Nemo is an unincorporated community in Lawrence County, South Dakota, United States. The population was 546 at the 2010 census. Nemo has been assigned the ZIP code of 57759.

According to the Federal Writers' Project, the origin of the name Nemo is obscure.

==Demographics==

===2010 census===
As of the census of 2010, there were 546 people, 164 households, and 109 families in the town. There were 260 housing units. The racial makeup of the town was 81.7% White, 3.3% African American, 11.7% Native American, 0.4% Asian, 0.2% Pacific Islander, 0.9% from other races, and 1.8% from two or more races. Hispanic or Latino of any race were 4.4% of the population.

There were 164 households, of which 14.0% had children under the age of 18 living with them, 63.4% were married couples living together, 0.6% had a female householder with no husband present, 2.4% had a male householder with no wife present, and 33.5% were non-families. 29.3% of all households were made up of individuals. The average household size was 2.01 and the average family size was 2.41.
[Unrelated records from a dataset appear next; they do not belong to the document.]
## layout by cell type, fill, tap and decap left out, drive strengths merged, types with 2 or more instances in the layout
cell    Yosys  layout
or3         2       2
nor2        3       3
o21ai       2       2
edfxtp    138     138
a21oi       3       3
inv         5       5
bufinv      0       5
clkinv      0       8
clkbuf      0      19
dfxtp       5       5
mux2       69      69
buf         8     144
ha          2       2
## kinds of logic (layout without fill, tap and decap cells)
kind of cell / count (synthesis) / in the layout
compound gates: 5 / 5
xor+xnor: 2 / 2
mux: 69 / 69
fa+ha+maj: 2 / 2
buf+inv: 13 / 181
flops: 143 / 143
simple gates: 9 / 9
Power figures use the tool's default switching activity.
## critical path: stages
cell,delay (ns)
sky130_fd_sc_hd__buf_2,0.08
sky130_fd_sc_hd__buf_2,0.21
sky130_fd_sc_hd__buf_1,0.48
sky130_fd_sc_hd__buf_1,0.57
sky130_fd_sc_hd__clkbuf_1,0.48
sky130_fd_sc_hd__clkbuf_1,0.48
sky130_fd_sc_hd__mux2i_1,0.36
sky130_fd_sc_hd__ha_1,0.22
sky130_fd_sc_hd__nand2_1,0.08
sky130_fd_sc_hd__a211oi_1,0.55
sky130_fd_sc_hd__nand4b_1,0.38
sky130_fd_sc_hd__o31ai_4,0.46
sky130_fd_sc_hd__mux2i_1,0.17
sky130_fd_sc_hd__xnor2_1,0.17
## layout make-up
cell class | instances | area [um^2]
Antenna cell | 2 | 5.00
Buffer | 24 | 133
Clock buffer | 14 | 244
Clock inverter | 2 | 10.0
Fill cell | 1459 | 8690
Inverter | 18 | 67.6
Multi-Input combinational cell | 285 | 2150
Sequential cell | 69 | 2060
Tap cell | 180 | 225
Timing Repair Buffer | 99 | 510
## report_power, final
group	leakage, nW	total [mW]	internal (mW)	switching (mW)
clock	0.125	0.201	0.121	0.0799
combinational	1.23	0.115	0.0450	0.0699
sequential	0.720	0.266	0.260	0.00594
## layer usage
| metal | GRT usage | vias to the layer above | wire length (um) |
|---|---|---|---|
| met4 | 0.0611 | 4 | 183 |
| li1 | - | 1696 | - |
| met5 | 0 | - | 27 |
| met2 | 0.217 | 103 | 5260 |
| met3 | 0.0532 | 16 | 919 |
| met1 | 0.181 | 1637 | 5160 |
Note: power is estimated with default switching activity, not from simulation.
## src/sv/bbc_pkg.sv

```systemverilog
`timescale 1ns / 1ps

package bbc_pkg;

    // Largest volume extent along any axis.
    localparam int MAX_DIM = 1024;
    localparam int POS_W   = $clog2(MAX_DIM);
    localparam int SIZE_W  = POS_W + 1;

    localparam int VOXEL_W = 16;
    localparam int MARGIN_W = 10;
    localparam int CFG_IDX_W = 3;
    localparam int CFG_DATA_W = 16;

    // Configuration register indexes.
    localparam logic [CFG_IDX_W-1:0] REG_SIZE_X    = 3'd0;
    localparam logic [CFG_IDX_W-1:0] REG_SIZE_Y    = 3'd1;
    localparam logic [CFG_IDX_W-1:0] REG_SIZE_Z    = 3'd2;
    localparam logic [CFG_IDX_W-1:0] REG_THRESHOLD = 3'd3;
    localparam logic [CFG_IDX_W-1:0] REG_MARGIN_X  = 3'd4;
    localparam logic [CFG_IDX_W-1:0] REG_MARGIN_Y  = 3'd5;
    localparam logic [CFG_IDX_W-1:0] REG_MARGIN_Z  = 3'd6;

    typedef logic [POS_W-1:0]    pos_t;
    typedef logic [SIZE_W-1:0]   size_t;
    typedef logic [MARGIN_W-1:0] margin_t;

    // Result of one axis: low corner, kept extent and doubled centre.
    typedef struct packed {
        pos_t  lo;
        size_t crop;
        size_t centre2;
    } axis_res_t;

    // Step controls from the top level to each axis.
    typedef struct packed {
        logic take;    // a voxel item is accepted
        logic adv;     // this axis counter moves on
        logic hit;     // accepted voxel is foreground
        logic first;   // first foreground voxel of the volume
        logic found;   // finished volume held foreground
    } axis_ctl_t;

    // Size zero counts as one, anything above the maximum as the maximum.
    function automatic size_t eff_size(input size_t s);
        size_t r;
        if (s == '0) begin
            r = size_t'(1);
        end else if (s > size_t'(MAX_DIM)) begin
            r = size_t'(MAX_DIM);
        end else begin
            r = s;
        end
        return r;
    endfunction

endpackage

```

## src/sv/bbc_axis.sv

```systemverilog
`timescale 1ns / 1ps

module bbc_axis (
    input  logic                aclk,
    input  logic                aresetn,
    input  bbc_pkg::axis_ctl_t  ctl,
    input  bbc_pkg::size_t      size_eff,
    input  bbc_pkg::margin_t    margin,
    output logic                wrap,
    output bbc_pkg::axis_res_t  res
);
    import bbc_pkg::*;

    pos_t  scan_reg, scan_next;
    pos_t  min_reg, min_next;
    pos_t  max_reg, max_next;
    size_t last;
    pos_t  pos;
    size_t pos_inc;

    logic signed [SIZE_W:0] lo_diff;
    size_t lo_clip;
    size_t hi_sum;
    size_t hi_clip;
    size_t lo_fin;
    size_t hi_fin;

    // A counter left beyond the last index by a size change reads as the last index.
    assign last    = size_eff - size_t'(1);
    assign pos     = ({1'b0, scan_reg} > last) ? last[POS_W-1:0] : scan_reg;
    assign pos_inc = {1'b0, pos} + size_t'(1);
    assign wrap    = (pos_inc >= size_eff);

    // Counter and running extrema update. An accepted voxel also stores the
    // clamped position, so a later size change starts from it.
    always_comb begin
        scan_next = scan_reg;
        min_next  = min_reg;
        max_next  = max_reg;
        if (ctl.take) begin
            scan_next = pos;
        end
        if (ctl.adv) begin
            scan_next = wrap ? '0 : pos_inc[POS_W-1:0];
        end
        if (ctl.hit) begin
            if (ctl.first) begin
                min_next = pos;
                max_next = pos;
            end else begin
                if (pos < min_reg) min_next = pos;
                if (pos > max_reg) max_next = pos;
            end
        end
    end

    always_ff @(posedge aclk) begin
        if (!aresetn) begin
            scan_reg <= '0;
            min_reg  <= '1;
            max_reg  <= '0;
        end else begin
            scan_reg <= scan_next;
            min_reg  <= min_next;
            max_reg  <= max_next;
        end
    end

    // Widen by the margin, clamp to the volume and keep low at or below high; with no foreground, the whole axis.
    always_comb begin
        lo_diff = $signed({2'b00, min_reg}) - $signed({2'b00, margin});
        lo_clip = lo_diff[SIZE_W] ? '0 : lo_diff[SIZE_W-1:0];
        hi_sum  = {1'b0, max_reg} + {1'b0, margin};
        hi_clip = (hi_sum > last) ? last : hi_sum;
        if (ctl.found) begin
            hi_fin = hi_clip;
            lo_fin = (lo_clip > hi_clip) ? hi_clip : lo_clip;
        end else begin
            hi_fin = last;
            lo_fin = '0;
        end
        res.lo      = lo_fin[POS_W-1:0];
        res.crop    = hi_fin - lo_fin + size_t'(1);
        res.centre2 = hi_fin + lo_fin;
    end

endmodule

```

## src/sv/foreground_bounding_box_crop_core.sv

```systemverilog
`timescale 1ns / 1ps

// Channel  Ports                         Direction  Moves
// s_       s_valid/s_ready/s_voxel_value in         one voxel item, raster order x fastest
// m_       m_valid/m_ready/m_*           out        one box item per finished volume
// cfg_     cfg_valid/cfg_ready/index/data in        one register write, always ready
//
// One voxel item is accepted every cycle unless a pending box stalls the input;
// the extrema compare and counter step sit between the input port and the state
// registers. The last voxel of a volume marks the box pending; once the output
// register is free, the margin and clamp logic fills it and m_valid rises.
// Input stalls only while a box is pending and the output register is still held.
// Synchronous active-low reset restores the default registers and an empty scan.

module foreground_bounding_box_crop_core (
    input  logic                              aclk,
    input  logic                              aresetn,
    input  logic                              s_valid,
    output logic                              s_ready,
    input  logic signed [bbc_pkg::VOXEL_W-1:0] s_voxel_value,
    output logic                              m_valid,
    input  logic                              m_ready,
    output logic                              m_found,
    output logic [9:0]                        m_low_x,
    output logic [9:0]                        m_low_y,
    output logic [9:0]                        m_low_z,
    output logic [10:0]                       m_crop_x,
    output logic [10:0]                       m_crop_y,
    output logic [10:0]                       m_crop_z,
    output logic [10:0]                       m_centre2_x,
    output logic [10:0]                       m_centre2_y,
    output logic [10:0]                       m_centre2_z,
    input  logic                              cfg_valid,
    output logic                              cfg_ready,
    input  logic [bbc_pkg::CFG_IDX_W-1:0]     cfg_index,
    input  logic [bbc_pkg::CFG_DATA_W-1:0]    cfg_data
);
    import bbc_pkg::*;

    size_t   size_x_reg, size_y_reg, size_z_reg;
    logic signed [VOXEL_W-1:0] threshold_reg;
    margin_t margin_x_reg, margin_y_reg, margin_z_reg;

    logic any_fg_reg, any_fg_next;
    logic fin_reg, fin_next;
    logic m_valid_reg, m_valid_next;
    axis_res_t res_x_reg, res_y_reg, res_z_reg;
    logic found_reg;

    logic accept, hit, first, out_free, load, last_voxel;
    logic wrap_x, wrap_y, wrap_z;
    axis_ctl_t ctl_x, ctl_y, ctl_z;
    axis_res_t res_x, res_y, res_z;

    // Configuration registers; writes beyond the list are dropped.
    assign cfg_ready = 1'b1;

    always_ff @(posedge aclk) begin
        if (!aresetn) begin
            size_x_reg    <= size_t'(MAX_DIM);
            size_y_reg    <= size_t'(MAX_DIM);
            size_z_reg    <= size_t'(1);
            threshold_reg <= '0;
            margin_x_reg  <= '0;
            margin_y_reg  <= '0;
            margin_z_reg  <= '0;
        end else if (cfg_valid && cfg_ready) begin
            unique case (cfg_index)
                REG_SIZE_X:    size_x_reg    <= cfg_data[SIZE_W-1:0];
                REG_SIZE_Y:    size_y_reg    <= cfg_data[SIZE_W-1:0];
                REG_SIZE_Z:    size_z_reg    <= cfg_data[SIZE_W-1:0];
                REG_THRESHOLD: threshold_reg <= $signed(cfg_data[VOXEL_W-1:0]);
                REG_MARGIN_X:  margin_x_reg  <= cfg_data[MARGIN_W-1:0];
                REG_MARGIN_Y:  margin_y_reg  <= cfg_data[MARGIN_W-1:0];
                REG_MARGIN_Z:  margin_z_reg  <= cfg_data[MARGIN_W-1:0];
                default: ;
            endcase
        end
    end

    // Handshake and step control. A pending box means the extrema belong to the
    // finished volume, so the next voxel starts a fresh one.
    assign out_free   = !m_valid_reg || m_ready;
    assign load       = fin_reg && out_free;
    assign s_ready    = !fin_reg || out_free;
    assign accept     = s_valid && s_ready;
    assign hit        = accept && (s_voxel_value > threshold_reg);
    assign first      = !any_fg_reg || fin_reg;
    assign last_voxel = accept && wrap_x && wrap_y && wrap_z;

    always_comb begin
        ctl_x = '{take: accept, adv: accept, hit: hit, first: first, found: any_fg_reg};
        ctl_y = '{take: accept, adv: accept && wrap_x, hit: hit, first: first,
                  found: any_fg_reg};
        ctl_z = '{take: accept, adv: accept && wrap_x && wrap_y, hit: hit, first: first,
                  found: any_fg_reg};
    end

    bbc_axis u_axis_x (
        .aclk(aclk), .aresetn(aresetn), .ctl(ctl_x),
        .size_eff(eff_size(size_x_reg)), .margin(margin_x_reg),
        .wrap(wrap_x), .res(res_x)
    );

    bbc_axis u_axis_y (
        .aclk(aclk), .aresetn(aresetn), .ctl(ctl_y),
        .size_eff(eff_size(size_y_reg)), .margin(margin_y_reg),
        .wrap(wrap_y), .res(res_y)
    );

    bbc_axis u_axis_z (
        .aclk(aclk), .aresetn(aresetn), .ctl(ctl_z),
        .size_eff(eff_size(size_z_reg)), .margin(margin_z_reg),
        .wrap(wrap_z), .res(res_z)
    );

    // Foreground flag, pending-box flag and output valid.
    always_comb begin
        any_fg_next = any_fg_reg;
        if (accept) begin
            any_fg_next = (any_fg_reg && !fin_reg) || hit;
        end else if (load) begin
            any_fg_next = 1'b0;
        end
        fin_next = last_voxel ? 1'b1 : (load ? 1'b0 : fin_reg);
        m_valid_next = load ? 1'b1 : (m_ready ? 1'b0 : m_valid_reg);
    end

    always_ff @(posedge aclk) begin
        if (!aresetn) begin
            any_fg_reg  <= 1'b0;
            fin_reg     <= 1'b0;
            m_valid_reg <= 1'b0;
        end else begin
            any_fg_reg  <= any_fg_next;
            fin_reg     <= fin_next;
            m_valid_reg <= m_valid_next;
        end
    end

    // Output register for the box.
    always_ff @(posedge aclk) begin
        if (load) begin
            found_reg <= any_fg_reg;
            res_x_reg <= res_x;
            res_y_reg <= res_y;
            res_z_reg <= res_z;
        end
    end

    assign m_valid     = m_valid_reg;
    assign m_found     = found_reg;
    assign m_low_x     = res_x_reg.lo;
    assign m_low_y     = res_y_reg.lo;
    assign m_low_z     = res_z_reg.lo;
    assign m_crop_x    = res_x_reg.crop;
    assign m_crop_y    = res_y_reg.crop;
    assign m_crop_z    = res_z_reg.crop;
    assign m_centre2_x = res_x_reg.centre2;
    assign m_centre2_y = res_y_reg.centre2;
    assign m_centre2_z = res_z_reg.centre2;

    // The last voxel of a volume always leaves a box pending.
    assert property (@(posedge aclk) disable iff (!aresetn)
        last_voxel |=> fin_reg)
        else $error("last voxel did not mark a box pending");

    // A pending box that cannot move out blocks further voxels.
    assert property (@(posedge aclk) disable iff (!aresetn)
        (fin_reg && m_valid_reg && !m_ready) |-> !s_ready)
        else $error("voxel accepted while a box was blocked");

    // A box leaves the pending flag and enters the output register together.
    assert property (@(posedge aclk) disable iff (!aresetn)
        (load && !last_voxel) |=> (m_valid_reg && !fin_reg))
        else $error("pending box not moved to output");

    // An empty volume reports the whole volume from the origin.
    assert property (@(posedge aclk) disable iff (!aresetn)
        (m_valid_reg && !found_reg) |-> (m_low_x == '0 && m_low_y == '0 && m_low_z == '0))
        else $error("empty volume reported a nonzero low corner");

    // A reported box never has zero extent.
    assert property (@(posedge aclk) disable iff (!aresetn)
        m_valid_reg |-> (m_crop_x != '0 && m_crop_y != '0 && m_crop_z != '0))
        else $error("box with zero extent");

endmodule

```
The median age in the town was 33.3 years. 15.0% of residents were under that age of 18; 35.6% of residents were between the ages of 18 and 24; 7.1% were from 25 to 44; 28.6% were from 45 to 64; and 13.7% were 65 years of age or older. The gender makeup of the town was 60.1% male and 39.9% female.

As of 2010 the median income for a household in the town was $78,226, and the median income for a family was $79,758. Males had a median income of $20,135 versus $32,188 for females. The per capita income for the town was $24,646. 39.5% of the population were below the poverty line, including 4.3% of those under age 18.

==Climate==
Nemo has a humid continental climate (Köppen Dfb).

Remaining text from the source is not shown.